Generally, my discovery system tends towards the popular books - those that make it into Whitcoulls/Chapters/Waterstones etc - though there are some that I learn about online and would love to read. To me, libraries have always felt like they are places where books go to die. In some cases, libraries are probably the only place to find old books; it should be pointed out that fiction rarely changes, but non-fiction books are often supplanted, or refer to outdated concepts.1

This sounds like a problem that requires consideration of the "long tail" theory. Consider, for a second, Amazon.com. They already have a warehouse system, allowing them to stock goods that likely wouldn't be profitable to show in a store.  For anything more than that, Amazon opened their platform to let others advertise on it: the additional cost of listing rare items tends towards zero. Other people can make a business of selling rare books, perhaps at a higher cost, or perhaps just for the love of rare books. Maybe the stock isn't kept on hand, and has to be ordered from the publisher as each copy is ordered. Maybe, over time, this model will tend towards businesses like Lulu.com, where, when you order a copy of the book, it will be printed for you there and then. Imagine that in your library?

So, as time passes, the 20% moves into the 80%, and the popular books move into the long tail. Libraries obviously keep books a long time. Why show them? Have the most popular books - the 20% - on display, and the rest discoverable online, where the council suggests most people are already looking.2 The library of my teens, the Hamilton Public Library, had a section called "Core Stock" which contained a lot of their older books; however, it was still a (relatively small) room you could go walk around.  Make this a machine-indexed basement, and charge people for getting books that they can't get any other way - a rare book is worth far more than 80p to someone who wants to read or cite it.

Why not offer a Netflix model, where I can pay ~£4 for a book which is posted to me, and comes with a return envelope?

The council knows that 16-44 year olds use the Internet, and know what they want.  The job of letting people know what books exist no longer needs to be performed by a library.  Many enjoy browsing shelves looking for a book, so keep a browseable library,3 but a much more focused one; then optimize the case where people want to order a book online and have it get to them somehow.

I'm not sure Richmond council can wait on the existence of miniature publishing machines (and the requisite copyright changes) to make a decision on their library. A public library has to compete with other media (film, internet), free (pirated books), digital/electronic and easy (Kindle, iBooks etc), digital/paper and easy (Amazon).  In a business context, many people try and compete by charging more and offering a better service; not really something that local government can do.  I'm sure it can find a niche.  If it can offer a good solution to my workflow, as Kitchener did, great.  Maybe the time will come for libraries to stop existing altogether, but I don't think we're there yet.

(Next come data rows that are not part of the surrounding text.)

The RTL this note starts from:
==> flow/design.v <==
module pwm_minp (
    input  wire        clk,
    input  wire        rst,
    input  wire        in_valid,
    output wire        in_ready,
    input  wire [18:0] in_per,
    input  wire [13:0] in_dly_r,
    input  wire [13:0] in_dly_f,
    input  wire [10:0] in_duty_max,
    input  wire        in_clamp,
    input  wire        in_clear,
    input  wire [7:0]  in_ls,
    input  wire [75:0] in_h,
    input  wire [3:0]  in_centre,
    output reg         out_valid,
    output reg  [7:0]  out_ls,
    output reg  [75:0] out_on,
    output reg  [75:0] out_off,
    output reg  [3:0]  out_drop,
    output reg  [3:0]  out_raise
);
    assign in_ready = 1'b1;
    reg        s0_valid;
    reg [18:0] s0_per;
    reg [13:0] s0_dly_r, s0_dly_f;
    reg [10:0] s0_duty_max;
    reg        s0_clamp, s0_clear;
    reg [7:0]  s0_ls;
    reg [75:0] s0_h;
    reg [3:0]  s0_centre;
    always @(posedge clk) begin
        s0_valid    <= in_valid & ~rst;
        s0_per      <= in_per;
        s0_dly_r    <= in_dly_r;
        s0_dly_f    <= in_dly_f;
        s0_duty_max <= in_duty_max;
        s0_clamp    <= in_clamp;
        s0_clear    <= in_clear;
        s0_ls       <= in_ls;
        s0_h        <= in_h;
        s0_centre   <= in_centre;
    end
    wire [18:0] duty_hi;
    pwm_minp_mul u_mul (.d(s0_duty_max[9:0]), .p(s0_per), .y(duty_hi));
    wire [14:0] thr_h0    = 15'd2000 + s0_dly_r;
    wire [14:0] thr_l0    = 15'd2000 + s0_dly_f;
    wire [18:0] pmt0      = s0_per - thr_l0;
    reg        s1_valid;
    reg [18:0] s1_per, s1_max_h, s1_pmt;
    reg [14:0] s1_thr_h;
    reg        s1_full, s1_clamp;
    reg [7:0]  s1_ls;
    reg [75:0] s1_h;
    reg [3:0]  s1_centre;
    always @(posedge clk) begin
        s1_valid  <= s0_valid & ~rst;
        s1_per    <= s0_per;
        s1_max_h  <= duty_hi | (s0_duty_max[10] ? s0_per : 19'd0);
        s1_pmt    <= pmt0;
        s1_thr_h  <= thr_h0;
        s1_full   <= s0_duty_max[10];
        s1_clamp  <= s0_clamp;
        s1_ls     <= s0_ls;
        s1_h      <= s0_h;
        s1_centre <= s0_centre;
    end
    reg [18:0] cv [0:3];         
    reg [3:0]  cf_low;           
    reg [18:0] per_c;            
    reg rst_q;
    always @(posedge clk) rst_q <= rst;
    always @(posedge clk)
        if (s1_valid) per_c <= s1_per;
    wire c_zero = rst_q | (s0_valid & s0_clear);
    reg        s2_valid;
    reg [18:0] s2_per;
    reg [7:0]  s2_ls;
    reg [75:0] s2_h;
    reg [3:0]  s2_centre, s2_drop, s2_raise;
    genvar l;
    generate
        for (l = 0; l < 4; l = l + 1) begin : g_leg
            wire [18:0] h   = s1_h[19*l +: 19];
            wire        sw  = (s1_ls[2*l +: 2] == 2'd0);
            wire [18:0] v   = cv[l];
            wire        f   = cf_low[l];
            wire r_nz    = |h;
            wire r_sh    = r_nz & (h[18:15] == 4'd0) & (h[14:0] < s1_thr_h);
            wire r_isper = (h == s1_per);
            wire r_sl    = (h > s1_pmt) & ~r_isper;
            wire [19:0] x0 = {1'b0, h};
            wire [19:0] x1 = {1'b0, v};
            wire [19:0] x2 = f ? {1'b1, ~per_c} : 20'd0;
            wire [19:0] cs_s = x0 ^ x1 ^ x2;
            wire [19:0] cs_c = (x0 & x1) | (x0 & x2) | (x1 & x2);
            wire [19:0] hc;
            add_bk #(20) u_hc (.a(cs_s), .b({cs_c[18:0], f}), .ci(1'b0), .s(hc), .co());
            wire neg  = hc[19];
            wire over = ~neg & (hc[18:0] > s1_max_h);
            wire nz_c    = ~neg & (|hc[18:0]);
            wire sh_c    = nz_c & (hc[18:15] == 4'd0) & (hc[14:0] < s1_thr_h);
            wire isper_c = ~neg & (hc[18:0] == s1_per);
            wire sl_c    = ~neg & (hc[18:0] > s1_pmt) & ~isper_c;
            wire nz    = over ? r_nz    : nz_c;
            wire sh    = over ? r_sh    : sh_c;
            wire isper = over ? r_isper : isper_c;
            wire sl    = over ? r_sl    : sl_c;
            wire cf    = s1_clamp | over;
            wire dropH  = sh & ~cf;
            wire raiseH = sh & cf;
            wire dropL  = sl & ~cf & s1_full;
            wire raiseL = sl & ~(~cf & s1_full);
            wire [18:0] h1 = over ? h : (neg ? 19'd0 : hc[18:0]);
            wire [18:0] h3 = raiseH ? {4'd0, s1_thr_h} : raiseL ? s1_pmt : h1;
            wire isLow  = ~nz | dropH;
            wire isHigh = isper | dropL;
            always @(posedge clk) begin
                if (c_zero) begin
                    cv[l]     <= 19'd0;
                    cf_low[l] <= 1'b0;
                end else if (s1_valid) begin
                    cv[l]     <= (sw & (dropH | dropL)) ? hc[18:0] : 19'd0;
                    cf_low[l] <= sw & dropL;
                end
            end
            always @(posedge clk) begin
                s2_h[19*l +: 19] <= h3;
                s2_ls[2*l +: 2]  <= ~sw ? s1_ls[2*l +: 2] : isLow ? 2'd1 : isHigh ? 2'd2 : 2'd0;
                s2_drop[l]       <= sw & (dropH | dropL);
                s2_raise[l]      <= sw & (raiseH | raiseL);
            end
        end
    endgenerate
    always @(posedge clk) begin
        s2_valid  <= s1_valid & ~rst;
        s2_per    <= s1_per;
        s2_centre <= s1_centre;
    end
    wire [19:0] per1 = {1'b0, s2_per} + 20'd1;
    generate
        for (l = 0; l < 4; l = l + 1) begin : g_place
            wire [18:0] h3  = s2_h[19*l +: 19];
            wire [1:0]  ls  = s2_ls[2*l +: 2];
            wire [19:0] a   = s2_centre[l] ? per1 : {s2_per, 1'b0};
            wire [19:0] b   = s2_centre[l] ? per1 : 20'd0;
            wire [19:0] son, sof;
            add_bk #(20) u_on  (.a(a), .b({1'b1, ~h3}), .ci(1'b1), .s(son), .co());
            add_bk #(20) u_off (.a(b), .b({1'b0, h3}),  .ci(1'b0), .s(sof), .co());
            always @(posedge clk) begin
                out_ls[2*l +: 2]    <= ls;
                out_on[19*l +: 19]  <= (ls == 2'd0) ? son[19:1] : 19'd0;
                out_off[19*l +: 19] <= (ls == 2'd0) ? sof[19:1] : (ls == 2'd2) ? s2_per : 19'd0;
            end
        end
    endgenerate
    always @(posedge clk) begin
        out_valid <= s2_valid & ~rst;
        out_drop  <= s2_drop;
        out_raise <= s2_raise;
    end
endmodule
Context: an optimization exercise on an open-source flow, tuned for small area, a short achievable clock period and few clock cycles. The choices shown serve that exercise and are no tape-out recipe.
The RTL of this run was laid out without a check of its function.

File: flow/constraint.sdc
create_clock -name core_clock -period 36.0 [get_ports {clk}]
set_input_delay 7.2000 -clock core_clock [delete_from_list [all_inputs] [get_ports {clk}]]
set_output_delay 7.2000 -clock core_clock [all_outputs]
set_load 0.01 [all_outputs]
File: flow/design.v
module fondant_enc (
    input  wire        clk,
    input  wire        rst,
    input  wire        cfg_commit,
    input  wire [2:0]  cfg_mode,       
    input  wire [4:0]  cfg_k,          
    input  wire [4:0]  cfg_kmin,       
    input  wire [4:0]  cfg_kmax,       
    input  wire [11:0] cfg_target,     
    input  wire        start,
    output wire        start_ready,
    input  wire [4:0]  s_depth,        
    input  wire [1:0]  s_plane,
    input  wire [3:0]  s_rows_m1,
    input  wire [5:0]  s_cols_m1,
    input  wire        pix_valid,
    output wire        pix_ready,
    input  wire [15:0] pix_data,
    output reg         word_valid,
    output reg  [31:0] word_data,
    output reg         done,
    output reg  [63:0] done_hdr,
    output reg  [15:0] done_code
);
    localparam [2:0] S_IDLE  = 3'd0,
                     S_SETUP = 3'd1,
                     S_RUN   = 3'd2,
                     S_DRAIN = 3'd3,
                     S_FLUSH = 3'd4;
    localparam [2:0] MODE_LOSSLESS = 3'd1,
                     MODE_BOUNDED  = 3'd2,
                     MODE_BUDGET   = 3'd4;
    reg [2:0] state;
    reg        [2:0]  mode_r;
    reg        [4:0]  kcfg_r;
    reg        [4:0]  kmin_r;
    reg        [4:0]  kmax_r;
    reg        [11:0] tgt_r;
    reg signed [19:0] bal;
    reg        [4:0]  kp;        
    wire signed [19:0] t1 = {8'd0, tgt_r};
    wire signed [19:0] t4 = {6'd0, tgt_r, 2'b00};
    wire [5:0] kp_up2 = {1'b0, kp} + 6'd2;
    wire [5:0] kp_up1 = {1'b0, kp} + 6'd1;
    reg  [4:0] k_sel;
    always @* begin
        case (mode_r)
            MODE_BOUNDED: k_sel = kcfg_r;
            MODE_BUDGET: begin
                if (bal < -t4)
                    k_sel = (kp_up2 > {1'b0, kmax_r}) ? kmax_r : kp_up2[4:0];
                else if (bal < -t1)
                    k_sel = (kp_up1 > {1'b0, kmax_r}) ? kmax_r : kp_up1[4:0];
                else if (bal > t1)
                    k_sel = (kp <= kmin_r) ? kmin_r : kp - 5'd1;
                else
                    k_sel = kp;
            end
            default: k_sel = 5'd0;
        endcase
    end
    reg [4:0]  b_r;
    reg [1:0]  plane_r;
    reg [3:0]  rows_m1_r;
    reg [5:0]  cols_m1_r;
    reg [4:0]  k_r;
    reg [5:0]  w_r;           
    reg [16:0] m_r;           
    reg [16:0] half_r;        
    reg [4:0]  bb_r;          
    reg [10:0] npix_r;        
    reg [9:0]  raw_words_r;   
    reg [11:0] slice_tgt_r;   
    wire [5:0]  w_s     = {k_r, 1'b1};
    wire [16:0] maxv_s  = (17'd1 << b_r) - 17'd1;
    wire [16:0] mq_s    = maxv_s / w_s;             
    wire [16:0] m_s     = mq_s + 17'd1;
    wire [16:0] a0_raw  = (m_s + 17'd32) >> 6;
    wire [10:0] npix_s  = ({7'd0, rows_m1_r} + 11'd1) * ({5'd0, cols_m1_r} + 11'd1);
    wire [15:0] nbits_s = npix_s * b_r;
    wire [9:0]  raww_s  = (nbits_s + 16'd31) >> 5;
    wire [22:0] tn_s    = tgt_r * npix_s;
    reg [4:0] bb_s;
    integer bi;
    always @* begin
        bb_s = 5'd1;
        for (bi = 1; bi < 17; bi = bi + 1)
            if (mq_s[bi - 1]) bb_s = bi[4:0];
    end
    reg [10:0] in_cnt;
    wire       pix_acc = pix_valid && pix_ready;
    assign pix_ready   = (state == S_RUN);
    assign start_ready = (state == S_IDLE);
    reg        v1;
    reg [15:0] c1;
    reg [15:0] linebuf [0:63];    
    reg [15:0] lreg;              
    reg [15:0] dreg;              
    reg [3:0]  i2;
    reg [5:0]  j2;
    reg [23:0] acnt;              
    reg [5:0]  ncnt;              
    reg [15:0] first_code;
    reg        all_eq;
    reg [63:0] acc;               
    reg [5:0]  pc;                
    reg [10:0] wcnt;              
    wire        first_px = (i2 == 4'd0) && (j2 == 6'd0);
    wire [15:0] up       = linebuf[j2];
    reg [15:0] pred;
    always @* begin
        if (i2 == 4'd0)
            pred = lreg;
        else if (j2 == 6'd0)
            pred = up;
        else begin
            if (dreg >= lreg && dreg >= up)
                pred = (lreg < up) ? lreg : up;
            else if (dreg <= lreg && dreg <= up)
                pred = (lreg > up) ? lreg : up;
            else
                pred = lreg + up - dreg;
        end
    end
    wire signed [18:0] t_raw = $signed({3'b000, c1}) - $signed({3'b000, pred})
                             + $signed({2'b00, half_r});
    reg  signed [18:0] t_red;
    always @* begin
        if (t_raw < 0)
            t_red = t_raw + $signed({2'b00, m_r});
        else if (t_raw >= $signed({2'b00, m_r}))
            t_red = t_raw - $signed({2'b00, m_r});
        else
            t_red = t_raw;
    end
    wire signed [18:0] e_s = t_red - $signed({2'b00, half_r});
    wire        [18:0] m_map = (e_s >= 0) ? (e_s <<< 1) : (-(e_s <<< 1) - 19'sd1);
    wire        [15:0] mval  = m_map[15:0];
    reg [4:0] rpar;
    reg       rfound;
    integer   ri;
    always @* begin
        rpar   = bb_r - 5'd1;
        rfound = 1'b0;
        for (ri = 0; ri < 16; ri = ri + 1) begin
            if (!rfound && (ri < bb_r) && (({18'd0, ncnt} << ri) >= acnt)) begin
                rpar   = ri[4:0];
                rfound = 1'b1;
            end
        end
    end
    wire [15:0] uval = mval >> rpar;
    reg  [31:0] fbits;
    reg  [5:0]  flen;
    always @* begin
        if (first_px) begin
            fbits = {16'd0, c1};
            flen  = {1'b0, bb_r};
        end else if (uval < 16'd16) begin
            fbits = ((((32'd1 << uval[3:0]) - 32'd1) << (rpar + 5'd1)))
                  | ({16'd0, mval} & ((32'd1 << rpar) - 32'd1));
            flen  = {2'b00, uval[3:0]} + 6'd1 + {1'b0, rpar};
        end else begin
            fbits = (32'h0000_FFFF << bb_r) | {16'd0, mval};
            flen  = 6'd16 + {1'b0, bb_r};
        end
    end
    wire [63:0] f_al     = {fbits, 32'd0} << (6'd32 - flen);
    wire [63:0] combined = acc | (f_al >> pc);
    wire [6:0]  total    = {1'b0, pc} + {1'b0, flen};
    wire        emit     = total >= 7'd32;
    wire [23:0] acnt_add = acnt + {8'd0, mval};
    wire [5:0]  ncnt_inc = ncnt + 6'd1;
    wire [10:0] words_fin = wcnt + ((pc != 6'd0) ? 11'd1 : 11'd0);
    reg  [1:0]  form_fin;
    reg  [15:0] len_fin;
    always @* begin
        if (all_eq) begin
            form_fin = 2'd2;
            len_fin  = 16'd1;
        end else if (words_fin <= {1'b0, raw_words_r}) begin
            form_fin = 2'd0;
            len_fin  = {5'd0, words_fin};
        end else begin
            form_fin = 2'd1;
            len_fin  = {6'd0, raw_words_r};
        end
    end
    wire [7:0]  mode_byte = (form_fin == 2'd1) ? 8'h01 : {k_r, 1'b0, form_fin};
    wire [63:0] hdr_fin   = {2'b00, cols_m1_r, 4'h0, rows_m1_r, 16'h0000,
                             len_fin, 1'b0, plane_r, b_r, mode_byte};
    wire signed [19:0] size_fin = $signed({2'b00, len_fin, 2'b00}) + 20'sd8;
    wire signed [19:0] bal_sum  = bal + $signed({8'd0, slice_tgt_r}) - size_fin;
    wire signed [19:0] bal_lim  = $signed({2'b00, tgt_r, 6'd0});
    wire signed [19:0] bal_new  = (bal_sum > bal_lim)  ? bal_lim :
                                  (bal_sum < -bal_lim) ? -bal_lim : bal_sum;
    always @(posedge clk) begin
        if (rst) begin
            state      <= S_IDLE;
            mode_r     <= MODE_LOSSLESS;
            kcfg_r     <= 5'd0;
            kmin_r     <= 5'd0;
            kmax_r     <= 5'd0;
            tgt_r      <= 12'd0;
            bal        <= 20'sd0;
            kp         <= 5'd0;
            v1         <= 1'b0;
            word_valid <= 1'b0;
            done       <= 1'b0;
        end else begin
            word_valid <= 1'b0;
            done       <= 1'b0;
            case (state)
                S_IDLE: begin
                    if (cfg_commit) begin
                        mode_r <= cfg_mode;
                        kcfg_r <= cfg_k;
                        kmin_r <= cfg_kmin;
                        kmax_r <= cfg_kmax;
                        tgt_r  <= cfg_target;
                        bal    <= 20'sd0;
                        kp     <= cfg_kmin;
                    end else if (start) begin
                        b_r       <= s_depth;
                        plane_r   <= s_plane;
                        rows_m1_r <= s_rows_m1;
                        cols_m1_r <= s_cols_m1;
                        k_r       <= k_sel;
                        if (mode_r == MODE_BUDGET)
                            kp <= k_sel;
                        state     <= S_SETUP;
                    end
                end
                S_SETUP: begin
                    w_r         <= w_s;
                    m_r         <= m_s;
                    half_r      <= m_s >> 1;
                    bb_r        <= bb_s;
                    npix_r      <= npix_s;
                    raw_words_r <= raww_s;
                    slice_tgt_r <= tn_s[21:10];
                    acnt        <= (a0_raw < 17'd2) ? 24'd2 : {7'd0, a0_raw};
                    ncnt        <= 6'd1;
                    in_cnt      <= 11'd0;
                    i2          <= 4'd0;
                    j2          <= 6'd0;
                    acc         <= 64'd0;
                    pc          <= 6'd0;
                    wcnt        <= 11'd0;
                    all_eq      <= 1'b1;
                    state       <= S_RUN;
                end
                S_RUN: begin
                    if (pix_acc) begin
                        in_cnt <= in_cnt + 11'd1;
                        if (in_cnt + 11'd1 == npix_r)
                            state <= S_DRAIN;
                    end
                end
                S_DRAIN: begin
                    if (!v1)
                        state <= S_FLUSH;
                end
                S_FLUSH: begin
                    word_valid <= (pc != 6'd0);
                    word_data  <= acc[63:32];
                    done       <= 1'b1;
                    done_hdr   <= hdr_fin;
                    done_code  <= first_code;
                    if (mode_r == MODE_BUDGET)
                        bal <= bal_new;
                    state      <= S_IDLE;
                end
                default: state <= S_IDLE;
            endcase
            v1 <= pix_acc;
            if (pix_acc)
                c1 <= pix_data / w_r;
            if (v1) begin
                linebuf[j2] <= c1;
                lreg        <= c1;
                dreg        <= up;
                if (j2 == cols_m1_r) begin
                    j2 <= 6'd0;
                    i2 <= i2 + 4'd1;
                end else begin
                    j2 <= j2 + 6'd1;
                end
                if (first_px) begin
                    first_code <= c1;
                end else begin
                    if (c1 != first_code)
                        all_eq <= 1'b0;
                    if (ncnt_inc == 6'd32) begin
                        acnt <= acnt_add >> 1;
                        ncnt <= 6'd16;
                    end else begin
                        acnt <= acnt_add;
                        ncnt <= ncnt_inc;
                    end
                end
                if (emit) begin
                    word_valid <= 1'b1;
                    word_data  <= combined[63:32];
                    acc        <= combined << 32;
                    pc         <= total[5:0] - 6'd32;
                    wcnt       <= wcnt + 11'd1;
                end else begin
                    acc <= combined;
                    pc  <= total[5:0];
                end
            end
        end
    end
endmodule
File: flow/config.mk
export PLATFORM = sky130hd
export DESIGN_NAME = fondant_enc
export DESIGN_NICKNAME = fondant_enc
export VERILOG_FILES = /design/flow/design.v
export SDC_FILE = /design/flow/constraint.sdc
export NUM_CORES = 4
export LEC_CHECK = 0
export CAP_MARGIN = 20
export CORE_MARGIN = 2
export CORE_UTILIZATION = 40
export PLACE_DENSITY = 0.6
export SLEW_MARGIN = 20
File: flow/run.sh
#!/bin/bash
# synth_recipe.tcl (not shown) runs the flow's synth.tcl, then flattens the netlist and writes it again
# the make line also repeats each setting of config.mk as NAME=value (left out here)
make -C /OpenROAD-flow-scripts/flow DESIGN_CONFIG=/design/flow/config.mk WORK_HOME=/design/flow/orfs CLKGATE_MAP_FILE= SYNTH_SCRIPT=/design/flow/synth_recipe.tcl finish
==> key figures <==
Final layout
  – Commonest cells after routing, fill and taps aside: edfxtp_1, nand2_1, nor2_1, ha_1, a21oi_1
  – Filler instances: approximately 22000
  – Design area: about 0.11 mm^2
  – Commonest non-fill, non-tap cell in the layout: edfxtp_1
  – Sequential cell area: 0.0430 mm^2
  – Area Overhead vs Synth: 12.5%
  – Final nets: 10000
  – Layout cells sized above 1: between 10% and 20%
  – Multi-input gate area: 0.0523 mm^2
  – Final core occ: 45.1%

Timing
  – Worst Tran Pin Value: around 1.2 ns
  – Rel. slew slack: 19.3%
  – Hold WS: 0.420 ns
  – Post-layout min period: 34.20 ns
  – Hold Fails Final Rpt: 0
  – Fin crit share: 95.0%
  – Final Max Tran Viols: 0
  – Final setup fails: 0
  – RSZ-0062 raised after global routing: yes
  – Setup TNS: 0 ns
  – Skew final: roughly 0.064 ns
  – Fmax: 0.0292 GHz

Clock tree
  – Num CTS Buffers: 156
  – H-tree levels: 4
  – Clk Latency, worst-skew pair: 0.84 ns
  – CTS Hold Buffers Added: 0
  – Clock tree from TritonCTS: built
  – Bufs on Longest Clock Path: 3
  – Root Buffer: clkbuf_16
  – Clk pin slew, worst setup/hold paths: 0.06 ns
  – Clock Sinks: 1453

Logic synthesis
  – Post-synth EDFFs: 1386
  – Mapped Area: a little under 0.1 mm^2
  – Simple-gate share of the synthesized area: 12.3%
  – Synth Register Bits: between 1000 and 1500
  – Cell count after synthesis: 8916
  – Mux contribution to synthesized area: 9.83%
  – Synth cell types: 124
  – Post-Synth Adder-Cell Area: 11.9%
  – Synth Area in Compound Gates: 14.8%
  – Top cell type's share of synthesized area: 42.3%
  – Main combinational cell family by area after synthesis: compound AO/OA/AOI/OAI gates
  – XOR/XNOR Fraction of Synth Area: 3.52%
  – Synth Area per Inst: 11.0 um^2
  – Asr flop ratio synth: 0%
  – Sequential cell area fraction in the yosys report: 43.7%
  – Yosys warning count: 1
  – Synth area leaders: edfxtp_1, ha_1, mux4_2
  – Leading register cell type out of synthesis: edfxtp_1
  – Area leader, netlist: edfxtp_1

Detailed routing
  – DR iter-0 viols: 7340
  – DRC Markers: 0
  – Vias per std cell: 6.00
  – Via count: 74900
  – Post-DRT Antenna Nets: 0
  – 1st-pass router iterations: 8
  – Drt total wl: 307000 um
  – Drt wl/cell: 24.6 um

Critical path
  – Worst Setup SP: b_r[2]$_DFFE_PP_
  – Most frequent CP cell: ha_1
  – Slowest CP cell: edfxtp_1
  – Max stage delay on crit path: approximately 0.42 ns
  – Largest delay share family, worst path: compound AO/OA/AOI/OAI gates
  – CP Capture Type: register
  – Critical Path RT: 36.58 ns
  – Worst Setup Path Type: reg -> reg
  – CP max FO: 14
  – R2R Setup Slk: ~1.8 ns
  – Bufs and invs on worst path: 11
  – Worst endpoint data arrival time: 34.77 ns
  – Crit Reg-Reg Startpoint: b_r[2]$_DFFE_PP_
  – Startpoint class of the critical path: register

Global routing
  – Vias in the first global route: 73400
  – Total track usage: 24.0%
  – First-pass GRT wire length: 463000 um
  – Largest net degree at the start of global routing: 110
  – GRT Residual Overflow: 0
  – Initial antenna violation count: 5

Placed design
  – Final HPWL from detailed placement: 220000 um
  – Routability cong.: ~0.97
  – PortBufs: between 150 and 200
  – Post-DP Area: 0.105 mm^2

Floorplanning
  – Core ar.: 0.245 mm^2
  – Row cnt: 182
  – Initial Utilization: 40.1%
  – Die Y: 500 um
  – Die W: 500 um
  – # IOs: 184
  – Area of the die: 0.250 mm^2

Hold path
  – Hold crit path type: reg -> reg
  – Worst Hold Launch: plane_r[0]$_DFFE_PP_

Status
  – Outcome: complete, no violations

Job
  – MaxCap Viol Count: 0
## synth_stat cells (29+ instances only)
library cell and count:
inv_1 523, nor2_1 734, a21o_1 117, o21a_1 124, mux4_2 341, edfxtp_1 1386, or3_1 45, clkbuf_1 339
o221ai_1 29, buf_4 32, o31ai_1 58, a31oi_1 62, ha_1 671, a21oi_1 554, a22oi_1 53, o21bai_1 57
and3_1 61, o21ai_0 400, nand2_1 722, dfxtp_1 67, nand3_1 169, nand4_1 71, nor2b_1 109, mux2_2 68
xor2_1 144, or2_2 40, buf_1 70, xnor2_1 246, o211ai_1 79, a221oi_1 40, a211o_1 29, o22ai_1 59
and2_1 122, nand2b_1 81, a211oi_1 105, nor4_1 67, fa_1 165, nor3_1 209, mux2i_1 117
## cell type report
| cell class | count | area share (%) |
|---|---|---|
| Antenna cell | 2 | 0.00452 |
| Clock inverter | 102 | 1.11 |
| Multi-Input combinational cell | 6502 | 47.3 |
| Tap cell | 3220 | 3.64 |
| Timing Repair Buffer | 488 | 3.69 |
| Sequential cell | 1453 | 38.8 |
| Inverter | 532 | 1.81 |
| Clock buffer | 183 | 3.66 |
## logic make-up (layout without fill, tap and decap cells)
family,after synthesis,after routing
adders and majority gates,837,837
DFF,1453,1453
buffers and inverters,990,1305
muxes,529,529
xor gates and xnor gates,393,393
and+or+nand+nor,2547,2547
other,2,33
AOI/OAI and AO/OA,2165,2165
## per-layer routing
metal | share of wire, % | up-vias | track usage [%] | routed length (um)
li1 | - | 34100 | - | -
met1 | 43 | 37400 | 33.0 | 132000
met2 | 47 | 2858 | 39.3 | 145000
met3 | 6.2 | 491 | 2.90 | 19100
met4 | 3.4 | 0 | 8.12 | 10500
met5 | 0 | - | 0 | 0
## metrics by stage
stage	setup slack, ns	cells
after floorplan	0.0770	8945
after global placement	0.150	12200
after detailed placement	-1.02	12200
after CTS	0.00119	12400
after global routing	-0.196	12500
final	1.80	12500
## registers in the layout, indices dropped and copies added (netlist names), 16 cells and up, named ones only
| register | count |
|---|---|
| lreg | 16 |
| m_r | 17 |
| done_code | 16 |
| bal | 20 |
| linebuf | 1024 |
| dreg | 16 |
| done_hdr | 35 |
| word_data | 32 |
| first_code | 16 |
| c1 | 16 |
| acnt | 24 |
| acc | 64 |
## what timing repair did
action | in CTS | in global routing
endpoints found under the setup margin | 9 | 29
resized for setup | 9 | 108
pin swaps | 2 | 39
buffers inserted | 4 | 33
## worst paths after layout
check | to | cells after the start
worst max-delay path | acnt[0]$_DFFE_PN_ | 171
worst min-delay path | done_hdr[13]$_DFFE_PP_ | 0
worst max register to register | acnt[0]$_DFFE_PN_ | 171
worst min register to register | done_hdr[13]$_DFFE_PP_ | 0

-- what the ideal ports hide --
The flow's constraints put no driver on any port. The routed layout listed below was extracted and timed again, unchanged, in two steps.
Step 1: set_driving_cell puts a clkbuf_16 on clk and a buf_2 on each other input, an assumption about the parent block.
Step 2 also shifts input and output timing later by t, the mid clock arrival at the registers, as if the neighbouring blocks saw the same clock.
a / b / c = ideal ports / drivers / drivers and shift; a / b = the first two.
t (ns): 0.891
setup WS [ns]: 1.805 / 1.805 / 1.308
worst setup path at the end: input to register
latest minus earliest clock arrival (ns): 0.064 / 0.065
worst register clock-pin slew, ns: 0.07 / 0.07
After both steps setup and hold are still met in this run. The setup slack of this run moves by 0.000 ns with the drivers and by -0.497 ns with both steps.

  1. As much as it would be a walk down memory lane to re-read the Commodore 64 books I read when I was 8, I don't think they need to be taking up space on library shelves. 
  2. And make the online display appealing - you have all the space, and attention, you want. Show full cover images, rather than thumbnails, and link to web services that can tell you more about the book from its ISBN. 
  3. Or build your branches next to a book store. That'll learn 'em!